A few unanswered questions occurred recently regarding the reality behind real estate investing in today’s market. Many of our Secret Academy members asked us questions regarding Nick Ruiz’s claim of making 5 figures on every flip deal in less than 30 days in his course without any money upfront. So it led us to write this article in general about today’s real estate market and how to choose which direction to take.

Well as they always say, real estate is still a great investment and always will be. Not all real estate in all locations will hold the same weight and certain factors like interest rates, buying power, and supply and demand will always weigh on the market and move it up or down. Any investment made in any market in any amount will always hold a risk, which is why its more lucrative than leaving money in a bank and earning .99% on it.

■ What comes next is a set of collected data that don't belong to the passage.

===== src/hdl/arbc_pkg.sv =====
package arbc_pkg;

    // Field widths
    localparam int LEVEL_W  = 10;
    localparam int SLOT_W   = 2;
    localparam int STEP_W   = 8;
    localparam int ADJ_W    = 16;
    localparam int COUNT_W  = 16;
    localparam int OFF_W    = 9;
    localparam int COLOR_W  = 3;
    localparam int CFG_IDX_W = 2;
    localparam int CFG_DAT_W = 10;

    // Working width for threshold and offset arithmetic
    localparam int CALC_W = 19;

    localparam int NUM_SLOTS_DEF = 3;

    // Opcodes
    localparam logic OP_CLASSIFY = 1'b0;
    localparam logic OP_CLEAR    = 1'b1;

    // Register indexes
    localparam logic [CFG_IDX_W-1:0] REG_THRESHOLD  = 2'd0;
    localparam logic [CFG_IDX_W-1:0] REG_COLOR_STEP = 2'd1;
    localparam logic [CFG_IDX_W-1:0] REG_WHITE_STEP = 2'd2;
    localparam logic [CFG_IDX_W-1:0] REG_BLACK_STEP = 2'd3;

    // Register reset values
    localparam logic [LEVEL_W-1:0] THRESHOLD_RST  = 10'd750;
    localparam logic [STEP_W-1:0]  COLOR_STEP_RST = 8'd10;
    localparam logic [STEP_W-1:0]  WHITE_STEP_RST = 8'd2;
    localparam logic [STEP_W-1:0]  BLACK_STEP_RST = 8'd10;

    localparam logic [COUNT_W-1:0] COUNT_MAX = {COUNT_W{1'b1}};

    typedef enum logic [COLOR_W-1:0] {
        COL_NONE   = 3'd0,
        COL_RED    = 3'd1,
        COL_BLACK  = 3'd2,
        COL_BLUE   = 3'd3,
        COL_YELLOW = 3'd4,
        COL_GREEN  = 3'd5,
        COL_WHITE  = 3'd6
    } t_color;

    // Per-slot sensor offsets; the fourth entry serves slots without offsets
    localparam logic signed [OFF_W-1:0] OFF_R [4] = '{-9'sd150, -9'sd25, -9'sd50, 9'sd0};
    localparam logic signed [OFF_W-1:0] OFF_G [4] = '{-9'sd100, -9'sd100, 9'sd100, 9'sd0};
    localparam logic signed [OFF_W-1:0] OFF_B [4] = '{9'sd150, 9'sd125, -9'sd50, 9'sd0};

    typedef struct packed {
        logic               opcode;
        logic [SLOT_W-1:0]  slot;
        logic [LEVEL_W-1:0] dark_level;
        logic [LEVEL_W-1:0] red_level;
        logic [LEVEL_W-1:0] green_level;
        logic [LEVEL_W-1:0] blue_level;
        logic [LEVEL_W-1:0] white_level;
        logic [LEVEL_W-1:0] ambient_level;
    } t_item;

    typedef struct packed {
        logic [COLOR_W-1:0] ball_color;
        logic [COUNT_W-1:0] slot_attempts;
        logic               fallback_used;
    } t_result;

    typedef struct packed {
        logic [CFG_IDX_W-1:0] index;
        logic [CFG_DAT_W-1:0] value;
    } t_cfg;

    typedef struct packed {
        logic [LEVEL_W-1:0] threshold;
        logic [STEP_W-1:0]  color_step;
        logic [STEP_W-1:0]  white_step;
        logic [STEP_W-1:0]  black_step;
    } t_settings;

    typedef struct packed {
        logic signed [ADJ_W-1:0] red;
        logic signed [ADJ_W-1:0] green;
        logic signed [ADJ_W-1:0] blue;
        logic signed [ADJ_W-1:0] white;
    } t_adjust;

    typedef struct packed {
        t_color  color;
        logic    fallback;
        t_adjust adj;
    } t_verdict;

    function automatic logic signed [CALC_W-1:0] ext_u(input logic [LEVEL_W-1:0] v);
        return {{(CALC_W-LEVEL_W){1'b0}}, v};
    endfunction

    function automatic logic signed [CALC_W-1:0] ext_step(input logic [STEP_W-1:0] v);
        return {{(CALC_W-STEP_W){1'b0}}, v};
    endfunction

    function automatic logic signed [CALC_W-1:0] ext_off(input logic signed [OFF_W-1:0] v);
        return {{(CALC_W-OFF_W){v[OFF_W-1]}}, v};
    endfunction

    function automatic logic signed [CALC_W-1:0] ext_adj(input logic signed [ADJ_W-1:0] v);
        return {{(CALC_W-ADJ_W){v[ADJ_W-1]}}, v};
    endfunction

    // Clamp to the 16-bit two's complement range
    function automatic logic signed [ADJ_W-1:0] sat_adj(input logic signed [CALC_W-1:0] v);
        logic signed [CALC_W-1:0] hi;
        logic signed [CALC_W-1:0] lo;
        hi = {{(CALC_W-ADJ_W+1){1'b0}}, {(ADJ_W-1){1'b1}}};
        lo = {{(CALC_W-ADJ_W+1){1'b1}}, {(ADJ_W-1){1'b0}}};
        if (v > hi) begin
            return hi[ADJ_W-1:0];
        end else if (v < lo) begin
            return lo[ADJ_W-1:0];
        end else begin
            return v[ADJ_W-1:0];
        end
    endfunction

endpackage


===== src/hdl/arbc_stream_if.sv =====
interface arbc_stream_if #(
    parameter type T = logic
) ();
    logic valid;
    logic ready;
    T     data;

    modport source (output valid, output data, input ready);
    modport sink   (input valid, input data, output ready);
endinterface


===== src/hdl/arbc_classify.sv =====
module arbc_classify (
    input  arbc_pkg::t_item     i_item,
    input  arbc_pkg::t_settings i_set,
    input  arbc_pkg::t_adjust   i_adj,
    output arbc_pkg::t_verdict  o_verdict
);
    import arbc_pkg::*;

    logic signed [CALC_W-1:0] th;
    logic signed [CALC_W-1:0] ro, go, bo;
    logic signed [CALC_W-1:0] red_s, green_s, blue_s, white_s;
    logic signed [CALC_W-1:0] rt, gt, bt;
    logic signed [CALC_W-1:0] st, ws, bs;
    logic                     flag_r, flag_g, flag_b, flag_w;
    logic [3:0]               pattern;
    t_color                   decoded;

    // Widen readings, offsets, threshold and steps, and form the corrected readings
    always_comb begin
        th      = ext_u(i_set.threshold);
        ro      = ext_off(OFF_R[i_item.slot]);
        go      = ext_off(OFF_G[i_item.slot]);
        bo      = ext_off(OFF_B[i_item.slot]);
        red_s   = ext_u(i_item.red_level);
        green_s = ext_u(i_item.green_level);
        blue_s  = ext_u(i_item.blue_level);
        white_s = ext_u(i_item.white_level);
        st      = ext_step(i_set.color_step);
        ws      = ext_step(i_set.white_step);
        bs      = ext_step(i_set.black_step);
        rt      = red_s + ro;
        gt      = green_s + go;
        bt      = blue_s + bo;
    end

    // Compare against the adjusted thresholds
    always_comb begin
        flag_r  = (red_s - ro) < (th - ext_adj(i_adj.red));
        flag_g  = (green_s - go) < (th - ext_adj(i_adj.green));
        flag_b  = (blue_s - bo) < (th - ext_adj(i_adj.blue));
        flag_w  = white_s < (th - ext_adj(i_adj.white));
        pattern = {flag_r, flag_g, flag_b, flag_w};
    end

    // Decode the flag pattern
    always_comb begin
        unique case (pattern)
            4'b1001: decoded = COL_RED;
            4'b0000: decoded = COL_BLACK;
            4'b0011: decoded = COL_BLUE;
            4'b1101: decoded = COL_YELLOW;
            4'b0101: decoded = COL_GREEN;
            4'b1111: decoded = COL_WHITE;
            default: decoded = COL_NONE;
        endcase
    end

    // Pick the colour and the next adjustments
    always_comb begin
        o_verdict.color    = COL_NONE;
        o_verdict.fallback = 1'b0;
        o_verdict.adj      = i_adj;
        if (i_item.opcode == OP_CLASSIFY && i_item.dark_level > i_item.ambient_level) begin
            if (decoded != COL_NONE) begin
                o_verdict.color = decoded;
                o_verdict.adj   = '0;
            end else begin
                o_verdict.fallback = 1'b1;
                priority if (rt < gt && rt < bt) begin
                    o_verdict.color     = COL_RED;
                    o_verdict.adj.red   = sat_adj(ext_adj(i_adj.red) - st);
                    o_verdict.adj.green = sat_adj(ext_adj(i_adj.green) + st);
                    o_verdict.adj.blue  = sat_adj(ext_adj(i_adj.blue) + st);
                    o_verdict.adj.white = sat_adj(ext_adj(i_adj.white) - ws);
                end else if (gt < rt && gt < bt) begin
                    o_verdict.color     = COL_GREEN;
                    o_verdict.adj.red   = sat_adj(ext_adj(i_adj.red) + st);
                    o_verdict.adj.green = sat_adj(ext_adj(i_adj.green) - st);
                    o_verdict.adj.blue  = sat_adj(ext_adj(i_adj.blue) + st);
                    o_verdict.adj.white = sat_adj(ext_adj(i_adj.white) - ws);
                end else if (bt < rt && bt < gt) begin
                    o_verdict.color     = COL_BLUE;
                    o_verdict.adj.red   = sat_adj(ext_adj(i_adj.red) + st);
                    o_verdict.adj.green = sat_adj(ext_adj(i_adj.green) + st);
                    o_verdict.adj.blue  = sat_adj(ext_adj(i_adj.blue) - st);
                    o_verdict.adj.white = sat_adj(ext_adj(i_adj.white) - ws);
                end else begin
                    o_verdict.color     = COL_BLACK;
                    o_verdict.adj.red   = '0;
                    o_verdict.adj.green = '0;
                    o_verdict.adj.blue  = '0;
                    o_verdict.adj.white = sat_adj(ext_adj(i_adj.white) - bs);
                end
            end
        end
    end

endmodule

The market still has opportunity and that opportunity has shifted in terms of where and what is most lucrative to invest in. There was a time in the Mid-Atlantic area that made new construction the most lucrative investment one could make, and another time when the market crashed when you could buy a foreclosed home in Miami at 20% of its cash value. Different times add up to different opportunities, all of which are ties to three fundamentals which we will discuss here, so that you no longer have to worry about if something is still good or not.

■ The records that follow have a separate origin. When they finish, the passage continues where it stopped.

===== config.mk =====
export PLATFORM = sky130hd
export DESIGN_NAME = btc_div
export DESIGN_NICKNAME = d
export VERILOG_FILES = /design/src/hw/rtl/btc_div.sv
export SDC_FILE = /design/constraint.sdc
export NUM_CORES = 1
export LEC_CHECK = 0
export ABC_CLOCK_PERIOD_IN_PS = 2250
export BUFFER_PORTS_ARGS = -buffer_cell sky130_fd_sc_hd__buf_4
export CAP_MARGIN = 20
export CORE_AREA = 2 2 79 73
export CTS_CLUSTER_DIAMETER = 60
export CTS_CLUSTER_SIZE = 8
export DETAILED_ROUTE_END_ITERATION = 8
export DIE_AREA = 0 0 81 75
export PLACE_DENSITY = 0.67
export SLEW_MARGIN = 5
export SYNTH_ARGS = -nofsm -noshare
export SYNTH_HDL_FRONTEND = slang
export SYNTH_SLANG_ARGS = --single-unit

===== constraint.sdc =====
create_clock -name clk -period 2.25 [get_ports clk]
set_input_delay 0.225 -clock clk [delete_from_list [all_inputs] [get_ports clk]]
set_output_delay 0.225 -clock clk [all_outputs]
set_load 0.1 [all_outputs]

Cash Buying Power: Regardless that it is in the stock market or real estate, investments are geared to people who are able to invest and therefore markets will shift investment values based on buying power. The more buying power that exists, the more expensive the investments get and the smaller the returns get. In other words, when money becomes very available to people who need investors, they don’t have to give up as much to get money. Its almost no different than demand and supply but you have to understand two folds with buying power. Buying power to return on investment and Buying power to the investment itself.

Supply and Demand: Regardless of where or what you want to buy, understanding supply and demand and the correlation of the two will help you determine what to pay but also forecast how to sell. This methodology can be applied to all goods, from real estate to rice, and will even apply for exotic cars as described in our How to Drive a Luxury Car for Free course. Understand in layman’s terms that the more supply and less demand, the lower the price since everyone wants to sell their unit and what the cheapest consumer is willing to pay will drive the market. In the case of high demand, low supply, the exact opposite happens. The richest consumer and what they are willing to pay drives the market upwards since price is dictated based on how badly someone can afford something.

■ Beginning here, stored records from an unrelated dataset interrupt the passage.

<file path="src/tlsf_pkg.sv">
`default_nettype none

package tlsf_pkg;

  localparam int FIRST_DEPTH_DEF  = 6;
  localparam int SECOND_DEPTH_DEF = 3;

  localparam int ACCT_W = 31;
  localparam int AMT_W  = 32;
  localparam int REC_W  = ACCT_W + 1 + AMT_W;

  localparam logic [2:0] OP_ENQ   = 3'd0;
  localparam logic [2:0] OP_POP1  = 3'd1;
  localparam logic [2:0] OP_POP2  = 3'd2;
  localparam logic [2:0] OP_LIST1 = 3'd3;
  localparam logic [2:0] OP_LIST2 = 3'd4;

  localparam logic [1:0] ST_OK     = 2'd0;
  localparam logic [1:0] ST_REJECT = 2'd1;
  localparam logic [1:0] ST_EMPTY  = 2'd2;

  typedef struct packed {
    logic load_rec;
    logic spill_move;
    logic enq_push;
    logic pop_first;
    logic pop_second;
    logic idx_clr;
    logic idx_inc;
    logic look_ahead;
    logic sel_second;
    logic emit_enq;
    logic emit_rec;
    logic emit_empty;
    logic last;
  } tlsf_cmd_t;

  typedef struct packed {
    logic first_full;
    logic second_full;
    logic spill_more;
    logic first_empty;
    logic second_empty;
    logic first_at_last;
    logic second_at_last;
  } tlsf_stat_t;

endpackage

`default_nettype wire

</file>
<file path="src/tlsf_ram.sv">
`default_nettype none

module tlsf_ram #(
  parameter int WIDTH = 64,
  parameter int DEPTH = 6
) (
  input  wire logic                                    clk,
  input  wire logic                                    we,
  input  wire logic [((DEPTH > 1) ? $clog2(DEPTH) : 1)-1:0] waddr,
  input  wire logic [WIDTH-1:0]                        wdata,
  input  wire logic [((DEPTH > 1) ? $clog2(DEPTH) : 1)-1:0] raddr,
  output logic      [WIDTH-1:0]                        rdata
);

  logic [WIDTH-1:0] mem [DEPTH];

  always_ff @(posedge clk) begin
    if (we) begin
      mem[waddr] <= wdata;
    end
    rdata <= mem[raddr];
  end

endmodule

`default_nettype wire

</file>
<file path="src/tlsf_dp.sv">
`default_nettype none

module tlsf_dp #(
  parameter int FIRST_DEPTH  = tlsf_pkg::FIRST_DEPTH_DEF,
  parameter int SECOND_DEPTH = tlsf_pkg::SECOND_DEPTH_DEF
) (
  input  wire logic                      clk,
  input  wire logic                      rst,
  input  wire tlsf_pkg::tlsf_cmd_t       cmd,
  output tlsf_pkg::tlsf_stat_t           stat,
  input  wire logic [30:0]               account,
  input  wire logic                      kind,
  input  wire logic [31:0]               amount_cents,
  output logic                           valid,
  output logic [1:0]                     status,
  output logic [30:0]                    rec_account,
  output logic                           rec_kind,
  output logic [31:0]                    rec_amount,
  output logic [1:0]                     moved_count,
  output logic                           last
);

  import tlsf_pkg::*;

  localparam int PW1 = (FIRST_DEPTH > 1) ? $clog2(FIRST_DEPTH) : 1;
  localparam int PW2 = (SECOND_DEPTH > 1) ? $clog2(SECOND_DEPTH) : 1;
  localparam int CW1 = $clog2(FIRST_DEPTH + 1);
  localparam int CW2 = $clog2(SECOND_DEPTH + 1);
  localparam int IW  = (CW1 > CW2) ? CW1 : CW2;

  logic [PW1-1:0]   first_head;
  logic [CW1-1:0]   first_count;
  logic [PW2-1:0]   second_head;
  logic [CW2-1:0]   second_count;
  logic [IW-1:0]    idx;
  logic [1:0]       moved;
  logic [REC_W-1:0] rec;

  logic [CW1:0]     ofs1, rsum1, tsum1;
  logic [CW2:0]     ofs2, rsum2, tsum2;
  logic [PW1-1:0]   raddr1, tail1, head1_inc;
  logic [PW2-1:0]   raddr2, tail2, head2_inc;
  logic [REC_W-1:0] rdata1, rdata2, rdata_sel;
  logic             we1;

  always_comb begin
    ofs1 = '0;
    ofs2 = '0;
    if (cmd.sel_second) begin
      ofs2 = (CW2 + 1)'(idx) + (CW2 + 1)'(cmd.look_ahead);
    end else begin
      ofs1 = (CW1 + 1)'(idx) + (CW1 + 1)'(cmd.look_ahead);
    end
    rsum1 = (CW1 + 1)'(first_head) + ofs1;
    rsum2 = (CW2 + 1)'(second_head) + ofs2;
    tsum1 = (CW1 + 1)'(first_head) + (CW1 + 1)'(first_count);
    tsum2 = (CW2 + 1)'(second_head) + (CW2 + 1)'(second_count);
    raddr1 = (rsum1 >= (CW1 + 1)'(FIRST_DEPTH)) ?
             PW1'(rsum1 - (CW1 + 1)'(FIRST_DEPTH)) : PW1'(rsum1);
    raddr2 = (rsum2 >= (CW2 + 1)'(SECOND_DEPTH)) ?
             PW2'(rsum2 - (CW2 + 1)'(SECOND_DEPTH)) : PW2'(rsum2);
    tail1  = (tsum1 >= (CW1 + 1)'(FIRST_DEPTH)) ?
             PW1'(tsum1 - (CW1 + 1)'(FIRST_DEPTH)) : PW1'(tsum1);
    tail2  = (tsum2 >= (CW2 + 1)'(SECOND_DEPTH)) ?
             PW2'(tsum2 - (CW2 + 1)'(SECOND_DEPTH)) : PW2'(tsum2);
    head1_inc = (first_head == PW1'(FIRST_DEPTH - 1)) ? '0 : first_head + 1'b1;
    head2_inc = (second_head == PW2'(SECOND_DEPTH - 1)) ? '0 : second_head + 1'b1;
  end

  always_comb begin
    stat.first_full     = (first_count == CW1'(FIRST_DEPTH));
    stat.second_full    = (second_count == CW2'(SECOND_DEPTH));
    stat.spill_more     = (second_count < CW2'(SECOND_DEPTH - 1)) && (first_count > CW1'(1));
    stat.first_empty    = (first_count == '0);
    stat.second_empty   = (second_count == '0);
    stat.first_at_last  = ((CW1 + 1)'(idx) + 1'b1) == (CW1 + 1)'(first_count);
    stat.second_at_last = ((CW2 + 1)'(idx) + 1'b1) == (CW2 + 1)'(second_count);
  end

  assign we1       = cmd.enq_push && !stat.first_full;
  assign rdata_sel = cmd.sel_second ? rdata2 : rdata1;

  tlsf_ram #(
    .WIDTH (REC_W),
    .DEPTH (FIRST_DEPTH)
  ) u_first_ram (
    .clk   (clk),
    .we    (we1),
    .waddr (tail1),
    .wdata (rec),
    .raddr (raddr1),
    .rdata (rdata1)
  );

  tlsf_ram #(
    .WIDTH (REC_W),
    .DEPTH (SECOND_DEPTH)
  ) u_second_ram (
    .clk   (clk),
    .we    (cmd.spill_move),
    .waddr (tail2),
    .wdata (rdata1),
    .raddr (raddr2),
    .rdata (rdata2)
  );

  always_ff @(posedge clk) begin
    if (rst) begin
      first_head   <= '0;
      first_count  <= '0;
      second_head  <= '0;
      second_count <= '0;
      idx          <= '0;
      moved        <= '0;
      valid        <= 1'b0;
    end else begin
      if (cmd.spill_move) begin
        first_head   <= head1_inc;
        first_count  <= first_count - 1'b1;
        second_count <= second_count + 1'b1;
      end
      if (we1) begin
        first_count <= first_count + 1'b1;
      end
      if (cmd.pop_first) begin
        first_head  <= head1_inc;
        first_count <= first_count - 1'b1;
      end
      if (cmd.pop_second) begin
        second_head  <= head2_inc;
        second_count <= second_count - 1'b1;
      end
      if (cmd.idx_clr) begin
        idx <= '0;
      end else if (cmd.idx_inc) begin
        idx <= idx + 1'b1;
      end
      if (cmd.load_rec) begin
        moved <= '0;
      end else if (cmd.spill_move) begin
        moved <= moved + 1'b1;
      end
      valid <= cmd.emit_enq || cmd.emit_rec || cmd.emit_empty;
    end
  end

  always_ff @(posedge clk) begin
    if (cmd.load_rec) begin
      rec <= {account, kind, amount_cents};
    end
    if (cmd.emit_enq) begin
      status      <= stat.first_full ? ST_REJECT : ST_OK;
      rec_account <= '0;
      rec_kind    <= 1'b0;
      rec_amount  <= '0;
      moved_count <= moved;
      last        <= 1'b1;
    end else if (cmd.emit_rec) begin
      status      <= ST_OK;
      rec_account <= rdata_sel[REC_W-1 -: ACCT_W];
      rec_kind    <= rdata_sel[AMT_W];
      rec_amount  <= rdata_sel[AMT_W-1:0];
      moved_count <= '0;
      last        <= cmd.last;
    end else if (cmd.emit_empty) begin
      status      <= ST_EMPTY;
      rec_account <= '0;
      rec_kind    <= 1'b0;
      rec_amount  <= '0;
      moved_count <= '0;
      last        <= 1'b1;
    end
  end

endmodule

`default_nettype wire

</file>
<file path="src/tlsf_ctrl.sv">
`default_nettype none

module tlsf_ctrl (
  input  wire logic                 clk,
  input  wire logic                 rst,
  input  wire logic                 start,
  input  wire logic [2:0]           opcode,
  input  wire tlsf_pkg::tlsf_stat_t stat,
  output logic                      busy,
  output tlsf_pkg::tlsf_cmd_t       cmd
);

  import tlsf_pkg::*;

  localparam logic [2:0] S_IDLE     = 3'd0;
  localparam logic [2:0] S_SPILL_RD = 3'd1;
  localparam logic [2:0] S_SPILL_WR = 3'd2;
  localparam logic [2:0] S_ENQ      = 3'd3;
  localparam logic [2:0] S_EMIT     = 3'd4;

  logic [2:0] state, state_next;
  logic [2:0] op;
  logic       sel;
  logic       accept;
  logic       is_pop;
  logic       sel_empty;
  logic       at_last;

  assign busy      = (state != S_IDLE);
  assign accept    = start && !busy;
  assign is_pop    = (op == OP_POP1) || (op == OP_POP2);
  assign sel_empty = sel ? stat.second_empty : stat.first_empty;
  assign at_last   = sel ? stat.second_at_last : stat.first_at_last;

  always_ff @(posedge clk) begin
    if (rst) begin
      state <= S_IDLE;
      op    <= OP_ENQ;
      sel   <= 1'b0;
    end else begin
      state <= state_next;
      if (accept) begin
        op  <= opcode;
        sel <= (opcode == OP_POP2) || (opcode == OP_LIST2);
      end
    end
  end

  always_comb begin
    state_next = state;
    cmd        = '0;
    case (state)
      S_IDLE: begin
        if (start) begin
          cmd.load_rec = 1'b1;
          case (opcode)
            OP_ENQ: begin
              state_next = (stat.first_full && !stat.second_full) ? S_SPILL_RD : S_ENQ;
            end
            OP_POP1, OP_POP2, OP_LIST1, OP_LIST2: begin
              state_next = S_EMIT;
            end
            default: begin
              state_next = S_IDLE;
            end
          endcase
        end
      end
      S_SPILL_RD: begin
        state_next = S_SPILL_WR;
      end
      S_SPILL_WR: begin
        cmd.spill_move = 1'b1;
        state_next     = stat.spill_more ? S_SPILL_RD : S_ENQ;
      end
      S_ENQ: begin
        cmd.enq_push = 1'b1;
        cmd.emit_enq = 1'b1;
        state_next   = S_IDLE;
      end
      S_EMIT: begin
        cmd.sel_second = sel;
        cmd.look_ahead = 1'b1;
        if (sel_empty) begin
          cmd.emit_empty = 1'b1;
          cmd.idx_clr    = 1'b1;
          state_next     = S_IDLE;
        end else begin
          cmd.emit_rec = 1'b1;
          cmd.last     = is_pop || at_last;
          if (is_pop) begin
            cmd.pop_first  = !sel;
            cmd.pop_second = sel;
            cmd.idx_clr    = 1'b1;
            state_next     = S_IDLE;
          end else if (at_last) begin
            cmd.idx_clr = 1'b1;
            state_next  = S_IDLE;
          end else begin
            cmd.idx_inc = 1'b1;
          end
        end
      end
      default: begin
        state_next = S_IDLE;
      end
    endcase
  end

endmodule

`default_nettype wire

</file>
<file path="src/two_level_spill_fifo.sv">
// two-level spill fifo: two circular queues of transaction records
// (account, kind, amount in cents); a full first queue spills its oldest
// records into the second queue on enqueue
// command channel: a command is taken at a clock edge with start high and
// busy low; opcode selects enqueue, pop first, pop second, list first or
// list second; codes 5 to 7 are taken and ignored
// result channel: each result sits on the result ports for one cycle with
// valid high; last marks the final result of a command
// result path: each result is registered from the controller state that
// makes it, S_ENQ for enqueue and S_EMIT for pop and list; enqueue first
// passes through S_SPILL_RD and S_SPILL_WR once for each record spilled;
// a list of n records walks the stored records and gives n results on
// back to back cycles, one ram read per cycle
// busy drops in the cycle the final result is shown, so the next command
// can be taken at the edge that ends it
// reset: both queues empty, no result pending; store contents are not cleared
// the receiver cannot stall: results are never held back
`default_nettype none

module two_level_spill_fifo #(
  parameter int FIRST_DEPTH  = tlsf_pkg::FIRST_DEPTH_DEF,
  parameter int SECOND_DEPTH = tlsf_pkg::SECOND_DEPTH_DEF
) (
  input  wire logic        clk,
  input  wire logic        rst,
  input  wire logic        start,
  output logic             busy,
  input  wire logic [2:0]  opcode,
  input  wire logic [30:0] account,
  input  wire logic        kind,
  input  wire logic [31:0] amount_cents,
  output logic             valid,
  output logic [1:0]       status,
  output logic [30:0]      rec_account,
  output logic             rec_kind,
  output logic [31:0]      rec_amount,
  output logic [1:0]       moved_count,
  output logic             last
);

  import tlsf_pkg::*;

  tlsf_cmd_t  cmd;
  tlsf_stat_t stat;

  tlsf_ctrl u_ctrl (
    .clk    (clk),
    .rst    (rst),
    .start  (start),
    .opcode (opcode),
    .stat   (stat),
    .busy   (busy),
    .cmd    (cmd)
  );

  tlsf_dp #(
    .FIRST_DEPTH  (FIRST_DEPTH),
    .SECOND_DEPTH (SECOND_DEPTH)
  ) u_dp (
    .clk          (clk),
    .rst          (rst),
    .cmd          (cmd),
    .stat         (stat),
    .account      (account),
    .kind         (kind),
    .amount_cents (amount_cents),
    .valid        (valid),
    .status       (status),
    .rec_account  (rec_account),
    .rec_kind     (rec_kind),
    .rec_amount   (rec_amount),
    .moved_count  (moved_count),
    .last         (last)
  );

endmodule

`default_nettype wire

</file>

Interest Rates: This ties into the buying power to a certain degree. While some people have enough to invest in real estate, cars, or other large goods in cash, the majority of the playing field is leveraging loans or playing with other people’s money for an interest rate or shared return. The ticker here is that those who play in cash are only about 2% of the playing population, while the rest leverages credit markets. Therefore you must understand that the majority when able to play because of low enough interest rates will directly impact the supply and demand by increasing demand and the buying power by increasing the amount of play money on the market. This particular matrix also impacts the hype of an investment significantly meaning more people are likely to take further risks using other people’s money than their own. Hyped investments tend to do well when many idiots play the same game, which is why people always say invest when others are afraid and run when others invest.

Understanding how these three major components impact one another will enable you to understand any investment in any market for any reason. This is the true power of understanding the real estate market, rather than trying to figure out if one type of scenario is the right one or not. Don’t follow others, understand why they do what they do and find a way to leverage your own understanding.